Diffusion tensor imaging (DTI) provides a unique contrast based on the restricted directionality of water movement in an anisotropic environment. As such, DTI-based tractography can be used to characterize and quantify the structural connectivity within neural tissue. Here, structural connectivity within isolated abdominal neural ganglia of Aplysia californica (ABG) is assessed by integrating DTI and network theoretical analysis. For ABG, findings demonstrate a default structural network with preferential specific small-world properties when compared to simulated lattice and random networks that are equivalent in order and degree.
Diffusion data were acquired for ten samples (N = 10) at 11.75T using a 500-MHz widebore vertical magnet operated by a Bruker Avance spectrometer (Bruker BioSpin Corp., Billerica MA). After localizing images, DTI was acquired with the following acquisition parameters: Δ=21ms, δ=3ms, matrix = 100×100, TE = 30 ms, TR=2 s, FOV=5x5 mm, and slice thickness = 150 μm. DTI data were collected over a total acquisition time of 19.5 h using a multi-slice, diffusion-weighted 2D spin echo sequence at a resolution of 50×50×150 µm (Fig.1 A-G). A total of 22 pulsed field experiments were used to encode diffusion, including four equally dispersed unweighted b0 images having an effective b value of 73 s/mm2. The nominal b value for the remaining 18 diffusion weighted scans was 1000 s/mm2. For tractography analysis using DSI Studio2, 16 ROI-based nodes in each ganglion were used to establish a track network with the following cutoffs and thresholds: Track Counts = 106, FA threshold = 0.2 and Angular Threshold = 30°. The graph properties of experimental data were extracted using MATLAB R2015b (Mathworks, Natick, MA) to obtain the clustering coefficients, local and global efficiency, and characteristic path lengths of the binary matrices3.
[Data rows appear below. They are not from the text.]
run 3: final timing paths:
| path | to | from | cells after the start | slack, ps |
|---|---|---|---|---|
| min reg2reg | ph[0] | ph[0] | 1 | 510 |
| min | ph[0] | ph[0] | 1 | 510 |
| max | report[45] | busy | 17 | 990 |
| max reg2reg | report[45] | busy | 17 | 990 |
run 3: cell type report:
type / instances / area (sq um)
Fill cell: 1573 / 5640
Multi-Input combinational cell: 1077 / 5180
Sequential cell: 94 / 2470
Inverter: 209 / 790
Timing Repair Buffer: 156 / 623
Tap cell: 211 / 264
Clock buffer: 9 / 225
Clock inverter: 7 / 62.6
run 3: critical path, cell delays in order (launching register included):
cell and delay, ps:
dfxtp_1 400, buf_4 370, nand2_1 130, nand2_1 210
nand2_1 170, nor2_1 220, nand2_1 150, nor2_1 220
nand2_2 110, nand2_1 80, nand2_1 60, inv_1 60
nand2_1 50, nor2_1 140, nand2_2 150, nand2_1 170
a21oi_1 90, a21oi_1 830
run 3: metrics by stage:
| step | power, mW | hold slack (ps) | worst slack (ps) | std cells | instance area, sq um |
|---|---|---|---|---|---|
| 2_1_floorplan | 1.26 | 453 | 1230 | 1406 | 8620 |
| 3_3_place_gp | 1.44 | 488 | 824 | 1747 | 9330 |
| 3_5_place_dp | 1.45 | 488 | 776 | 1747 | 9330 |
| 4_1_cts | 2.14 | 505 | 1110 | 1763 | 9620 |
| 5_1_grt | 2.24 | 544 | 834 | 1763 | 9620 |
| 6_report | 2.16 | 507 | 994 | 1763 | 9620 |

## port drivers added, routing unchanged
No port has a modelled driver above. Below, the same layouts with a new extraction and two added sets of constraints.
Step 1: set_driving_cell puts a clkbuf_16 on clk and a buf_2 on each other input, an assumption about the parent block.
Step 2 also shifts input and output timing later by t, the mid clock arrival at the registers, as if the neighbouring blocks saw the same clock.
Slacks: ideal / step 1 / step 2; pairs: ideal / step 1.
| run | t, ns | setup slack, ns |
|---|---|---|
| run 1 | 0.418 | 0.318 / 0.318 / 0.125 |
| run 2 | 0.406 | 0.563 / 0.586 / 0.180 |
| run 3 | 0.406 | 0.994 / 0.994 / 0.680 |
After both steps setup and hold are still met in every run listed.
This is an optimization exercise on Yosys and OpenROAD, whose aim is small area and few clock cycles, not a production implementation.
Only simulation tests tie the RTL to the original design; equivalence was not proved.
No activity file was given, so power comes from the tool's default toggle rates.

Setup of the baseline:
## mpd_core
module mpd_core (
    input  wire        clk,
    input  wire        rst,         
    input  wire        step,        
    input  wire        load,        
    input  wire [8:0]  load_len,
    input  wire [7:0]  sw,          
    output wire        ready,
    output wire [7:0]  imem_addr,
    input  wire [15:0] imem_data,
    output wire [7:0]  rs_out,
    output wire        halted,
    input  wire [4:0]  dbg_sel,
    output reg  [7:0]  dbg_data
);
    reg [7:0] r0, r1, r2, r3, ac, pc, rs, sp;
    reg [7:0] mem [0:15];
    reg       zf;
    reg [8:0] len;          
    assign ready     = 1'b1;
    assign imem_addr = pc;
    assign rs_out    = rs;
    assign halted    = ({1'b0, pc} >= len);
    wire [4:0] op   = imem_data[12:8];
    wire [3:0] dn   = imem_data[7:4];
    wire [3:0] sn   = imem_data[3:0];
    wire [7:0] data = imem_data[7:0];
    wire d_ok = ~dn[3];
    wire s_ok = ~sn[3];
    wire [2:0] di = dn[2:0];
    wire op_add = (op == 5'h00), op_sub = (op == 5'h01), op_inc = (op == 5'h02),
         op_dec = (op == 5'h03), op_cpl = (op == 5'h04), op_and = (op == 5'h05),
         op_or  = (op == 5'h06), op_xor = (op == 5'h07), op_rr  = (op == 5'h08),
         op_rl  = (op == 5'h09), op_call = (op == 5'h16), op_ret = (op == 5'h17),
         op_jz  = (op == 5'h18), op_store = (op == 5'h19), op_load = (op == 5'h1A),
         op_out = (op == 5'h1B), op_in  = (op == 5'h1C), op_set = (op == 5'h1D),
         op_jmp = (op == 5'h1E), op_mov = (op == 5'h1F);
    wire alu2 = op_add | op_sub | op_and | op_or | op_xor;
    wire alu1 = op_inc | op_dec | op_cpl | op_rr | op_rl;
    wire alu_do = (alu2 & d_ok & s_ok) | (alu1 & d_ok);
    wire [7:0] pc_inc = pc + 8'd1;
  ...
export LEC_CHECK = 0
export ABC_AREA = 1
export CAP_MARGIN = 20
export CORE_MARGIN = 2
export CORE_UTILIZATION = 55
export GPL_TIMING_DRIVEN = 0
export SETUP_SLACK_MARGIN = 0.4
export SLEW_MARGIN = 20
create_clock -name core_clock -period 8.0 [get_ports {clk}]
standard.sh (not shown) runs the stock make flow with config.mk's settings and CLKGATE_MAP_FILE= SYNTH_SCRIPT=/design/flow/synth_recipe.tcl, a recipe that flattens the netlist after the stock synthesis.
==> flow/flow/run.sh <==
#!/bin/bash
# Layout flow: the standard flow (standard.sh) with
#  - synthesis mapped for area by ABC (&deepsyn, then the &nf mapper;
#    flow/synth.tcl, flow/abc_area_nf.script),
#  - ports buffered with the smallest buffer, sky130_fd_sc_hd__buf_1,
#  - a clock tree of small clock buffers and no dummy loads.
# ORFS writes each step's full log under orfs/logs/; make's own output goes
# to flow_make.log in the work folder.
set -uo pipefail
W=$PWD
CTS_OPTS=${CTS_OPTS:--buf_list sky130_fd_sc_hd__clkbuf_4 -sink_clustering_size 7 -sink_clustering_max_diameter 40}
bash standard.sh \
  SYNTH_SCRIPT="$W/flow/synth.tcl" \
  BUFFER_PORTS_ARGS="-buffer_cell sky130_fd_sc_hd__buf_1" \
  CTS_ARGS="-sink_clustering_enable -repair_clock_nets -dont_use_dummy_load $CTS_OPTS" \
  finish > "$W/flow_make.log" 2>&1
==> flow/flow/abc_area_nf.script <==
&get -n
&st
&deepsyn -T 60
&dch -f
&nf -R 1000 -C 32
&put
==> flow/flow/synth.tcl <==
# The standard flow's synthesis (synth_recipe.tcl in the work folder), with one change:
# the final technology mapping runs ABC with abc_area_nf.script (&deepsyn and
# the &nf area mapper) instead of ORFS's abc_area.script. Everything else, and so
# every register, stays as the standard synthesis makes it.
set flow_dir [file dirname [file normalize [info script]]]
set ::my_abc_script [file join $flow_dir abc_area_nf.script]
proc abc {args} {
  set i [lsearch -exact $args -script]
  if { $i >= 0 } { lset args [expr {$i + 1}] $::my_abc_script }
  yosys abc {*}$args
}
source [file join [file dirname $flow_dir] synth_recipe.tcl]
Testbench counts of the baseline, summed over its fixed seeds: cycles 16,064.
From an optimization exercise on the open Yosys and OpenROAD flow, aimed at a short achievable clock period and few clock cycles; shortcuts taken in it are not production practice. Only simulation tests tie the RTL to the original design; equivalence was not proved. Power and IR drop assume default switching activity.

## config.mk

```make
export PLATFORM = sky130hd
export DESIGN_NAME = dpt_rx_engine
export DESIGN_NICKNAME = dpt_rx_engine
export VERILOG_FILES = /design/flow/design.v
export SDC_FILE = /design/flow/constraint.sdc
export NUM_CORES = 4
export LEC_CHECK = 0
export ABC_CLOCK_PERIOD_IN_PS = 2500
export CAP_MARGIN = 20
export CORE_MARGIN = 2
export CORE_UTILIZATION = 40
export CTS_CLUSTER_DIAMETER = 80
export CTS_CLUSTER_SIZE = 20
export PLACE_DENSITY = 0.6
export SETUP_SLACK_MARGIN = 5.0
export SLEW_MARGIN = 20
```

## constraint.sdc

```tcl
create_clock -name core_clock -period 8.0 [get_ports {clk}]
set_input_delay 1.6000 -clock core_clock [delete_from_list [all_inputs] [get_ports {clk}]]
set_output_delay 1.6000 -clock core_clock [all_outputs]
set_load 0.01 [all_outputs]
```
Experimental networks were compared to two Watts–Strogatz (WS) networks that were generated to include 16 local communities while maintaining the same rewiring probability as the experimental data. WS networks were assigned rewiring probabilities of 0 and 1 corresponding to lattice and random networks, respectively. In order to assess the intensity of the traffic through individual vertices in experimental data, the weighted clustering coefficient for each node was measured. Additionally, the centrality was investigated to define the most connected hubs in the selected ROIs. Finally, the graph properties reconstructed by the connectivity between nodes were assessed against the mean FA and ADC measurements for the ROIs as a function of the immediate geometrical node neighbors (the k number) for k=3, 5 and 8.
Significant differences in FA measurements were found between the ganglion body and branchial nerves (Fig. 2). The experimental networks exhibit small-world properties when quantitatively evaluated using novel small world metric4 ω and small worldness5 σ (Fig. 3). FA and ADC maps were obtained for the isolated abdominal ganglia to investigate the correlations of these measurements with the graph properties of their corresponding nodes. More critically, the lack of significance between immediate geometric neighbors with respect to the weighted clustering coefficient demonstrates the graph’s preference for more critical hubs on the periphery of the ganglion that have a higher number of interconnections within closed clusters even though there exists a lower centrality (Fig. 4). This finding is supported by immunohistology, which demonstrates a well-known higher distribution of large neurons in the periphery of the ganglion with more axon density in central regions. The graph theory here applied would suggest that the information circulated among these peripheral hubs is critical for network robustness.
1. Ould Ismail, A. A. O, Amouzandeh, G., & Grant, S. C. 2016. Structural connectivity within neural ganglia: A default small-world network. Neuroscience 337: 276-284.
2. Yeh F, Verstynen TD, Wang Y, Fernández-Miranda JC, Tseng WI. 2013. Deterministic diffusion fiber tracking improved by quantitative anisotropy. PLoS One. 8(11): e80713.
3. Watts DJ, Strogatz SH. 1998. Collective dynamics of ‘small-world’ networks. Nature 393: 440-442.
4. Telesford QK, Joyce KE, Hayasaka S, Burdette JH, Laurienti PJ. 2011. The ubiquity of small-world networks. Brain Connectivity 1: pp. 367-375.
5. Humphries MD, Gurney K (2008) Network ‘small-world-ness’: a quantitative method for determining canonical network equivalence. PLoS One 3(4): e0002051.